Pennsylvania GOP Sen. Pat Toomey ripped into former president Donald Trump on Friday, calling his behavior in the wake of the 2020 election "completely unacceptable" and saying he should not be the party's nominee in 2024.
During an interview with CNBC, Toomey — who voted to convict Trump for inciting the Capitol insurrection during his Senate impeachment trial — rejected the notion that he is a "moderate Republican."

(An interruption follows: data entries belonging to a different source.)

[src/va3_pkg.sv]
// Shared constants, widths and the arctangent table for the vector angle block.
`timescale 1ns / 1ps
package va3_pkg;

    localparam int MAG_W    = 64;
    localparam int ROOT_W   = 32;
    localparam int COS_FRAC = 30;
    localparam int DEG_FRAC = 24;
    localparam int XY_W     = 33;
    localparam int Z_W      = 32;
    localparam int SIDE_W   = 2;

    // Elementary rotation angles atan(2^-i), in units of 2^-24 degree.
    function automatic logic [31:0] va3_atan_q24(input int i);
        logic [31:0] v;
        case (i)
            0:  v = 32'd754974720;
            1:  v = 32'd445687602;
            2:  v = 32'd235489088;
            3:  v = 32'd119537938;
            4:  v = 32'd60000934;
            5:  v = 32'd30029717;
            6:  v = 32'd15018523;
            7:  v = 32'd7509720;
            8:  v = 32'd3754917;
            9:  v = 32'd1877466;
            10: v = 32'd938734;
            11: v = 32'd469367;
            12: v = 32'd234684;
            13: v = 32'd117342;
            14: v = 32'd58671;
            15: v = 32'd29335;
            16: v = 32'd14668;
            17: v = 32'd7334;
            18: v = 32'd3667;
            19: v = 32'd1833;
            20: v = 32'd917;
            21: v = 32'd458;
            22: v = 32'd229;
            23: v = 32'd115;
            24: v = 32'd57;
            25: v = 32'd29;
            26: v = 32'd14;
            27: v = 32'd7;
            28: v = 32'd4;
            29: v = 32'd2;
            30: v = 32'd1;
            default: v = 32'd0;
        endcase
        return v;
    endfunction

endpackage

[src/va3_div_cell.sv]
// One quotient-bit cell of the pipelined restoring divider.
`timescale 1ns / 1ps
module va3_div_cell
    import va3_pkg::*;
#(
    parameter int K = 0
)
(
    input  logic              clk,
    input  logic              rst_n,
    input  logic              en,
    input  logic              in_vld,
    input  logic [ROOT_W-1:0] in_rem,
    input  logic [ROOT_W-1:0] in_div,
    input  logic [ROOT_W-1:0] in_num,
    input  logic [ROOT_W-1:0] in_q,
    input  logic [SIDE_W-1:0] in_side,
    output logic              out_vld,
    output logic [ROOT_W-1:0] out_rem,
    output logic [ROOT_W-1:0] out_div,
    output logic [ROOT_W-1:0] out_num,
    output logic [ROOT_W-1:0] out_q,
    output logic [SIDE_W-1:0] out_side
);

    localparam int B = ROOT_W - 1 - K;

    logic [ROOT_W:0]   t;
    logic [ROOT_W:0]   diff;
    logic [ROOT_W-1:0] rem_next;
    logic [ROOT_W-1:0] q_next;
    logic              vld_reg;
    logic [ROOT_W-1:0] rem_reg;
    logic [ROOT_W-1:0] div_reg;
    logic [ROOT_W-1:0] num_reg;
    logic [ROOT_W-1:0] q_reg;
    logic [SIDE_W-1:0] side_reg;

    always_comb
    begin
        t      = {in_rem, in_num[B]};
        diff   = t - {1'b0, in_div};
        q_next = in_q;
        if (t >= {1'b0, in_div})
        begin
            rem_next  = diff[ROOT_W-1:0];
            q_next[B] = 1'b1;
        end
        else
        begin
            rem_next = t[ROOT_W-1:0];
        end
    end

    always_ff @(posedge clk or negedge rst_n)
    begin
        if (!rst_n)
        begin
            vld_reg <= 1'b0;
        end
        else if (en)
        begin
            vld_reg <= in_vld;
        end
    end

    always_ff @(posedge clk)
    begin
        if (en)
        begin
            rem_reg  <= rem_next;
            div_reg  <= in_div;
            num_reg  <= in_num;
            q_reg    <= q_next;
            side_reg <= in_side;
        end
    end

    assign out_vld  = vld_reg;
    assign out_rem  = rem_reg;
    assign out_div  = div_reg;
    assign out_num  = num_reg;
    assign out_q    = q_reg;
    assign out_side = side_reg;

endmodule

[config.mk]
export PLATFORM = sky130hd
export DESIGN_NAME = va3_div_cell
export DESIGN_NICKNAME = d
export VERILOG_FILES = /design/src/va3_pkg.sv /design/src/va3_div_cell.sv
export SDC_FILE = /design/constraint.sdc
export NUM_CORES = 1
export LEC_CHECK = 0
export BUFFER_PORTS_ARGS = -buffer_cell sky130_fd_sc_hd__buf_2
export CAP_MARGIN = 40
export CORE_MARGIN = 8
export CORE_UTILIZATION = 30
export CTS_CLUSTER_SIZE = 14
export DETAILED_ROUTE_END_ITERATION = 7
export SYNTH_ARGS = -nofsm -noshare
export SYNTH_HDL_FRONTEND = slang
export SYNTH_SLANG_ARGS = --single-unit
[constraint.sdc]
create_clock -name clk -period 2.12 [get_ports clk]
set_input_delay 0.424 -clock clk [delete_from_list [all_inputs] [get_ports clk]]
set_output_delay 0.424 -clock clk [all_outputs]
set_load 0.01 [all_outputs]
; ---- Yosys cells after proc, flatten, opt, wreduce, memory -nomap -nowiden
; Cells that the tools add are included.
; W data, S select, Z words.
[word_totals]
out_inout_bits = 131
reg_bits = 131
wordCells = 10
[classes]
add_sub_neg = 1
magnitude_cmp = 1
n_mux = 1
[ops]
columns = cell, count
row1 = $ge A33 B32 Y1, 1
row2 = $mux W32, 1
row3 = $sub A32 B32 Y32, 1

; ---- Depth between registers and ports, before layout
[depth]
depth_word = 2
depth_mapped = 13

; ---- Least setup slack after synthesis
; No wires, ideal clock.
[synth_path]
path_kind = input port to flip-flop
from = input in_num[31]
to = register rem_reg[28], in the netlist out_rem[28], data pin
cell_stages = 11
slack_ns = -0.743
setup_time_ns = 0.262
required_time_ns = 1.858
arrival_time_ns = 2.601
path_cell_list = inv_1 ha_1 fa_1 nor2b_1 o31a_1 o41ai_2 o41ai_2 nor2b_2 o31a_1 a211o_1 mux2_1
[synth_between]
elab_chain_len = 2
word_cells_on_any_way = 3
cone_classes = add/sub (1) / order compare (1) / mux (1)
[synth_rtl]
columns = item, line_no
row1 = start: declaration, va3_div_cell.sv:15  ; input logic [ROOT_W-1:0] in_num,
row2 = $sub A32 B32 Y32 / $ge A33 B32 Y1 (equally long branches), "va3_div_cell.sv:42, va3_div_cell.sv:44"
row3 = $mux W32 (*), va3_div_cell.sv:44  ; if (t >= {1'b0, in_div})
row4 = named net rem_next[28], va3_div_cell.sv:30  ; logic [ROOT_W-1:0] rem_next;
row5 = end signal: assignment, va3_div_cell.sv:71  ; rem_reg <= rem_next;
row6 = end: declaration, va3_div_cell.sv:33  ; logic [ROOT_W-1:0] rem_reg;
; Mark *: on every way through the listed nets, which the timed path passes. The rest lies on a longest branch.
; A chain may end at the register's enable or synchronous reset.

; ---- Final worst setup path
; Ends and elaborated chain as after synthesis.

==> flow_summary.ini <==
[status]
status = complete, but fails checks
failed_checks = negative setup slack

[clock_network]
clockBufferDepth = 2
cts-root-buf = clkbuf_16
cts_tree = built
numCtsBuffers = 17
cts_max_level = 4
cts.sinks = 131
clkSlewWorstSetupHoldPaths_ps = 60
clk_latency_ps = 420

[hold_path]
hold_class = input pin to flip-flop

[pwr]
comb_power_share_pct = 24.4
internal_power_mw = 6.09
pwr-share-seq_pct = 38.2
power.density_mw_per_mm2 = 801
clkPwrFrac_pct = 37.4
ir_drop_uv = 522
power_mw = 8.40
p_leak_nw = 4.60
swShare_pct = 27.5
p_switching_mw = 2.31

[logic_synthesis]
yosysTopAreaCell = edfxtp_1
ys_top_cells_by_area = edfxtp_1, ha_1, o21ai_0
ys_seq_area_share_pct = 62.4
ys_async_sr_fraction_pct = 0.763
synth_flop_cell = edfxtp_1
synth_top_area_share_pct = 62.0
yosysUniqueCellTypes = 57
synth_edf_count = 130
syn_inst = 493
syn_avg_cell_area_um2 = 12.8
synth_seq_cells = 131
synth_warnings = 0
syn_area_mm2 = 0.00630
syn-num-nets = 660

[placement]
hpwl_um = 16500
io_buffers = 264
globalplace.congestion = 0.845
dp_cells = 1134
placed_area_mm2 = 0.00897

[global_route]
grt_max_degree = 40
grt_pass1_vias = 5689
grt_pass1_wl_um = 31600
grtUsageTotal_pct = 15.8
grt_overflow = 0
antenna_found_initial = 3

[route]
vias = 5486
routed-wl-met2_um = 11100
wire_per_inst_um = 18.1
drt-pass1-iter-count = 4
wl_met3_um = 1600
via_per_inst = 4.61
wirelength_met1_um = 8530
drt_iter0_drc = 221
routed.top_layer = met5
drc_errors = 0
antenna_left = 0
wirelength_um = 21600

[final_layout]
diodes = 0
fin_area_mm2 = 0.0105
final_cell_count_no_fill = 1190
mostFrequentLayoutCells = buf_2, edfxtp_1, buf_4
fin_nets = 1069
regArea_mm2 = 0.00393
utilization_pct = 50.3
final_common_cell = buf_2
post_route_cells_drive_above_1_share_pct = 59.3
multi_input_area_mm2 = 0.00272
area_delta_synth_final_pct = 66.5
nFillCells = 1853

[sta]
post-route-min-period_ps = 2550
fmax_mhz = 392
worst_slew_pin_slew_ps = 384
clock-skew-final_ps = 0
rsz0062_at_grt = yes
final-max-slew-violation-count = 0
hold_viol = 0
finalCritPeriodShare_pct = 120
setup_total_negative_slack_ps = -7660
worst_slack_ps = -434
slew_headroom_pct = 74.1
finalSetupViolations = 33

[floorplanning]
start_util_pct = 30.2
die_x_um = 161
core_mm2 = 0.0208
die_h_um = 161
rows = 53
die-area_mm2 = 0.0259
ioPinCount = 265

[setup_path]
worst-endpoint-arrival_ps = 2720
crit_fanout = 2
crit_type = input pin to flip-flop
cp-start-kind = input pin
cp.required_ps = 2290
cp-end-kind = flip-flop

[run]
maxCapViolCount = 0
-- power groups by stage --
stage | combinational, mW | sequential, mW | clock [mW]
finish | 2.04 | 3.21 | 3.14
global route | 2.21 | 3.24 | 3.30
CTS | 1.88 | 3.21 | 3.23
detailed placement | 1.72 | 3.27 | 0
global placement | 1.71 | 3.26 | 0
floorplan | 0.662 | 3.42 | 0
-- path summary, 6_finish.rpt --
check,startpoint,end,slack [ps],depth (start not counted)
setup / recovery,in_num[31],out_rem[28],-430,14
hold / removal,in_num[21],out_num[21],170,1
setup reg to reg,out_vld,out_vld,1380,1
hold reg to reg,out_vld,out_vld,520,1
max in group asynchronous,rst_n,out_vld,1720,2
min in group asynchronous,rst_n,out_vld,310,2
-- per-layer routing --
layer | up-vias | GRT usage [%]
met5 | - | 0
met4 | 6 | 4.46
met3 | 27 | 5.50
met2 | 194 | 28.1
met1 | 2603 | 17.4
li1 | 2656 | -
-- per-stage QoR --
| step | worst slack [ps] | hold slack (ps) |
|---|---|---|
| after floorplan | -641 | 128 |
| after CTS | -518 | 152 |
| after global placement | -1030 | 199 |
| after global routing | -551 | 152 |
| final | -434 | 174 |
| after detailed placement | -1080 | 203 |
-- cells by family after synthesis --
kind of cell	share of synthesized area (%)
buffers and inverters	3.72
adder cells (fa/ha/maj)	6.68
multiplexers	0.874
AND/OR/NAND/NOR	8.80
XOR/XNOR	3.76
AO/OA/AOI/OAI	13.8
flip-flops	62.4
-- state kept, by name (all words and copies together), names as in the netlist --
| signal | cells |
|---|---|
| out_vld | 1 |
| out_side | 2 |
| out_rem | 32 |
| out_num | 32 |
| out_div | 32 |
| out_q | 32 |
-- critical path, stage by stage --
cell	delay, ps
buf_12	110
inv_12	40
ha_4	120
fa_2	220
nor2b_4	50
o31a_1	280
o41ai_4	300
o41ai_4	120
nor2b_2	170
o31a_1	210
buf_4	140
nor4b_1	40
a211o_1	210
mux2_1	270
-- synth_stat cells (2+ instances only) --
master	number
nor4_1	4
nand2b_1	6
edfxtp_1	130
mux2_2	3
buf_2	13
o21a_1	8
o41ai_2	2
a31oi_1	5
o21ai_2	2
nand4_1	12
a21oi_1	22
o21ai_0	45
ha_1	32
nand2_1	43
xnor2_1	16
o31a_1	3
a21o_1	19
and3_1	5
clkbuf_1	8
nor3_1	4
nor2_1	15
nand3_1	9
inv_1	37
xor2_1	11
nor2b_1	7
-- cell type report --
| cell class | instances | area share [%] |
|---|---|---|
| sequential | 131 | 37.5 |
| multi-input combinational | 304 | 26.0 |
| timing repair buffer | 411 | 25.8 |
| clock buffer | 18 | 4.09 |
| tap | 275 | 3.28 |
| clock inverter | 14 | 1.81 |
| inverter | 37 | 1.52 |
-- what timing repair did --
item | CTS | global route
gates resized for setup | 73 | 69
hold buffers | 1 | 0
pin swaps | 38 | 25
endpoints found under the hold margin | 1 | 0
gates cloned | 0 | 4
setup buffers | 14 | 8
setup endpoints to repair | 33 | 33
Power figures use the tool's default switching activity.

"Actually, I'm a conservative Republican by any objective measure, by looking at the voting record, by looking at my views compared to that of a traditional conservative Republican," Toomey said. "It is President Trump who departed from Republican orthodoxy and conservative orthodoxy in a variety of ways. I stuck to the conservative views that I've had for a long time. He had a different point of view on matters such as trade and sometimes immigration and other things. So it's funny to me to hear myself characterized differently; I haven't changed."
Asked about where the GOP "goes next," Toomey said: "On our side, we've got this question of where does the traditional Republican conservative coalition stand relative to president Trump."
"President Trump did bring people to our party, especially working-class, blue-collar voters," he added. "That trend was under way, those folks were coming to the Republican Party for years, but he accelerated it dramatically. He did it in some respects by adopting some new policies. In other ways though, it was stylistic. It was the fact that he was aggressively pushing back against people that were seen to be on the other side — the left, many elements of the media. So yeah, I think that the future of our party is to be a party of ideas, and not to be a party about any one individual, and I think we will learn a lot from the next set of primaries."
Asked whether he would be disappointed if Trump is the GOP's 2024 nominee, Toomey responded: "Yes, I think after what happened post-2020 election, I think the president's behavior was completely unacceptable, so I don't think he should be the nominee to lead the party in 2024," adding that there are "many many" other potential candidates who "could do a fantastic job."